:: Dataset ::
Context: an optimization exercise on an open-source flow, tuned for small area, a short achievable clock period and few clock cycles per item. The choices shown serve that exercise and are no tape-out recipe.
In this exercise RTL edits were held to simulation tests only and were not proved equivalent to the original.
Power figures rest on the tool's default switching activity, not on a simulated workload. The clock port is modelled as an ideal driver; clocking choices that lean on that would not hold on a real chip.

Design l1_cache, start of the top module:
module l1_cache #(
    parameter int INDEX_BITS = 4
) (
    input  logic        clock,
    input  logic        arst_n,
    input  logic        read,
    input  logic        write,
    input  logic        flush,
    input  logic [31:0] address,
    input  logic [31:0] data_in,
    input  logic [3:0]  byte_en,
    input  logic [3:0]  mem2cache_msg,
    input  logic [31:0] mem2cache_data,
    output logic        ready,
    output logic        valid,
    output logic [31:0] data_out,
    output logic [3:0]  cache2mem_msg,
    output logic [31:0] cache2mem_address,
    output logic [31:0] cache2mem_data
);
    localparam int DEPTH    = 1 << INDEX_BITS;
    localparam int TAG_BITS = 32 - 2 - INDEX_BITS;
    localparam logic [1:0] M_NONE  = 2'd0;
    localparam logic [1:0] M_READ  = 2'd1;    
    localparam logic [1:0] M_WB    = 2'd2;    
    localparam logic [1:0] M_FLUSH = 2'd3;    
    logic [DEPTH-1:0]    valid_bits;
    logic [DEPTH-1:0]    dirty_bits;
    logic [TAG_BITS-1:0] tag_mem  [0:DEPTH-1];
    logic [31:0]         data_mem [0:DEPTH-1];
    logic                  s1_v;
    logic                  s1_rd, s1_wr, s1_fl;
    logic [TAG_BITS-1:0]   s1_tag;
    logic [INDEX_BITS-1:0] s1_idx;
    logic [DEPTH-1:0]      s1_oh;       
    logic [31:0]           s1_data;
    logic [3:0]            s1_wbe;      
    logic [TAG_BITS-1:0]   tsel_q;
    logic                  vsel_q, dsel_q;
    logic [1:0]            msg_q;
    logic                  m_gap;       
    logic                  m_wbp;       
    logic [INDEX_BITS-1:0] m_idx;
    logic                  m_rd;
    logic [3:0]            m_keep;      
    logic [29:0]           maddr_q;
    logic [31:0]           out_q;       
    logic                  valid_q;
    logic                  ready_q;
  ...
Size: roughly 1,200 flip-flops, about 210 I/O pins, about 43,000 um^2 of cells after synthesis.
export LEC_CHECK = 0
export CAP_MARGIN = 20
export CORE_MARGIN = 2
export CORE_UTILIZATION = 40
export SETUP_SLACK_MARGIN = 2.6
export SLEW_MARGIN = 20
export TNS_END_PERCENT = 10
create_clock -name core_clock -period 5.0 [get_ports {clock}]
standard.sh (not shown) runs the stock make flow with config.mk's settings and CLKGATE_MAP_FILE= SYNTH_SCRIPT=/design/flow/synth_recipe.tcl, a recipe that flattens the netlist after the stock synthesis.
==> flow/flow/run.sh <==
#!/bin/bash
# The standard layout, with two changes:
#  - port buffers are buf_2 cells rather than the default delay buffers;
#  - the clock tree uses clkbuf_16 in clusters of up to 30 sinks and 80 um,
#    without dummy loads.
# make's full output goes to standard.log; each ORFS step keeps its own log
# under orfs/logs/.
set -euo pipefail
cd "$(dirname "$0")/.."
bash standard.sh \
  "BUFFER_PORTS_ARGS=-buffer_cell sky130_fd_sc_hd__buf_2" \
  "CTS_ARGS=-sink_clustering_enable -repair_clock_nets -dont_use_dummy_load -sink_clustering_size 30 -sink_clustering_max_diameter 80 -buf_list {sky130_fd_sc_hd__clkbuf_16}" \
  finish > standard.log 2>&1
The baseline passed the timing, design-rule and antenna checks.
Testbench counts at the start, summed over its fixed seeds: cycles 51,789, items 12,000.
==> next run, changes <==
==> flow/flow/run.sh (replaced) <==
#!/bin/bash
# The standard layout, with two changes:
#  - port buffers are buf_2 cells rather than the default delay buffers;
#  - the clock tree uses clkbuf_4/clkbuf_8 in clusters of up to 30 sinks,
#    without dummy loads.
# make's full output goes to standard.log; each ORFS step keeps its own log
# under orfs/logs/.
set -euo pipefail
cd "$(dirname "$0")/.."
bash standard.sh \
  "BUFFER_PORTS_ARGS=-buffer_cell sky130_fd_sc_hd__buf_2" \
  "CTS_ARGS=-sink_clustering_enable -repair_clock_nets -dont_use_dummy_load -sink_clustering_size 30 -buf_list {sky130_fd_sc_hd__clkbuf_4 sky130_fd_sc_hd__clkbuf_8}" \
  finish > standard.log 2>&1
=> Cell count is higher by 3.4%; via count is higher by 3.5%; global-route usage is higher by 0.85 points; count of clock-buffer cells in the layout is higher by 132; power is higher by 7.7%; register-to-register slack is better by 40 ps; sequential share of layout area is lower by 2.1 points; routed wire length is higher by 3.6%; final area is higher by 3.0%; worst setup slack is better by 44 ps.
==> next run, changes <==
==> flow/flow/run.sh (replaced) <==
#!/bin/bash
# The standard layout, with two changes:
#  - port buffers are buf_2 cells rather than the default delay buffers;
#  - the clock tree uses clkbuf_16 in clusters of up to 30 sinks and 80 um,
#    without dummy loads.
# make's full output goes to standard.log; each ORFS step keeps its own log
# under orfs/logs/.
set -euo pipefail
cd "$(dirname "$0")/.."
bash standard.sh \
  "BUFFER_PORTS_ARGS=-buffer_cell sky130_fd_sc_hd__buf_2" \
  "CTS_ARGS=-sink_clustering_enable -repair_clock_nets -dont_use_dummy_load -sink_clustering_size 30 -sink_clustering_max_diameter 80 -buf_list {sky130_fd_sc_hd__clkbuf_16}" \
  finish > standard.log 2>&1
--- a/flow/config.mk
+++ b/flow/config.mk
@@ -9,5 +9,5 @@
 export CORE_MARGIN = 2
 export CORE_UTILIZATION = 40
-export SETUP_SLACK_MARGIN = 2.6
+export SETUP_SLACK_MARGIN = 2.65
 export SLEW_MARGIN = 20
-export TNS_END_PERCENT = 10
+export TNS_END_PERCENT = 100
What happened:
- worst setup slack gets better by 73 ps
- combinational power grows by 11%
- synthesized cell count does not change
==> next run, changes <==
--- a/flow/config.mk
+++ b/flow/config.mk
@@ -9,5 +9,6 @@
 export CORE_MARGIN = 2
 export CORE_UTILIZATION = 40
-export SETUP_SLACK_MARGIN = 2.65
+export PLACE_DENSITY = 0.75
+export SETUP_SLACK_MARGIN = 2.45
 export SLEW_MARGIN = 20
 export TNS_END_PERCENT = 100
=> The changed run went through all stages and came out clean. Design area came out lower by about 3.4%. Hold slack is better by 36 ps. Die area is unchanged. Non-clock buffer count fell by 41. Setup slack is worse by 22 ps.


The RTL this note starts from:
==> flow/design.v <==
`timescale 1ns/100ps
package cache_pkg;
    localparam int DATA_WIDTH   = 32;
    localparam int ADDRESS_BITS = 32;
    localparam int BYTE_LANES   = DATA_WIDTH / 8;
    typedef logic [DATA_WIDTH-1:0]   word_t;
    typedef logic [ADDRESS_BITS-1:0] addr_t;
    typedef logic [BYTE_LANES-1:0]   byte_en_t;
    typedef logic [3:0]              msg_t;
    localparam msg_t NO_REQ   = 4'd0;
    localparam msg_t R_REQ    = 4'd1;
    localparam msg_t WB_REQ   = 4'd2;
    localparam msg_t FLUSH    = 4'd3;
    localparam msg_t MEM_RESP = 4'd4;
    typedef enum logic [3:0] {
        RESET,
        IDLE,
        CACHE_ACCESS,
        WRITE_BACK,
        WB_WAIT,
        READ_STATE,
        WAIT,
        UPDATE,
        SRV_FLUSH_REQ,
        WAIT_FLUSH_REQ
    } ctrl_state_t;
endpackage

:: Assignment ::
Please give an exact restatement of only the lines from the beginning of the material above to the line with "In this exercise", inclusive.

:: Solution to this task ::
Context: an optimization exercise on an open-source flow, tuned for small area, a short achievable clock period and few clock cycles per item. The choices shown serve that exercise and are no tape-out recipe.
In this exercise RTL edits were held to simulation tests only and were not proved equivalent to the original.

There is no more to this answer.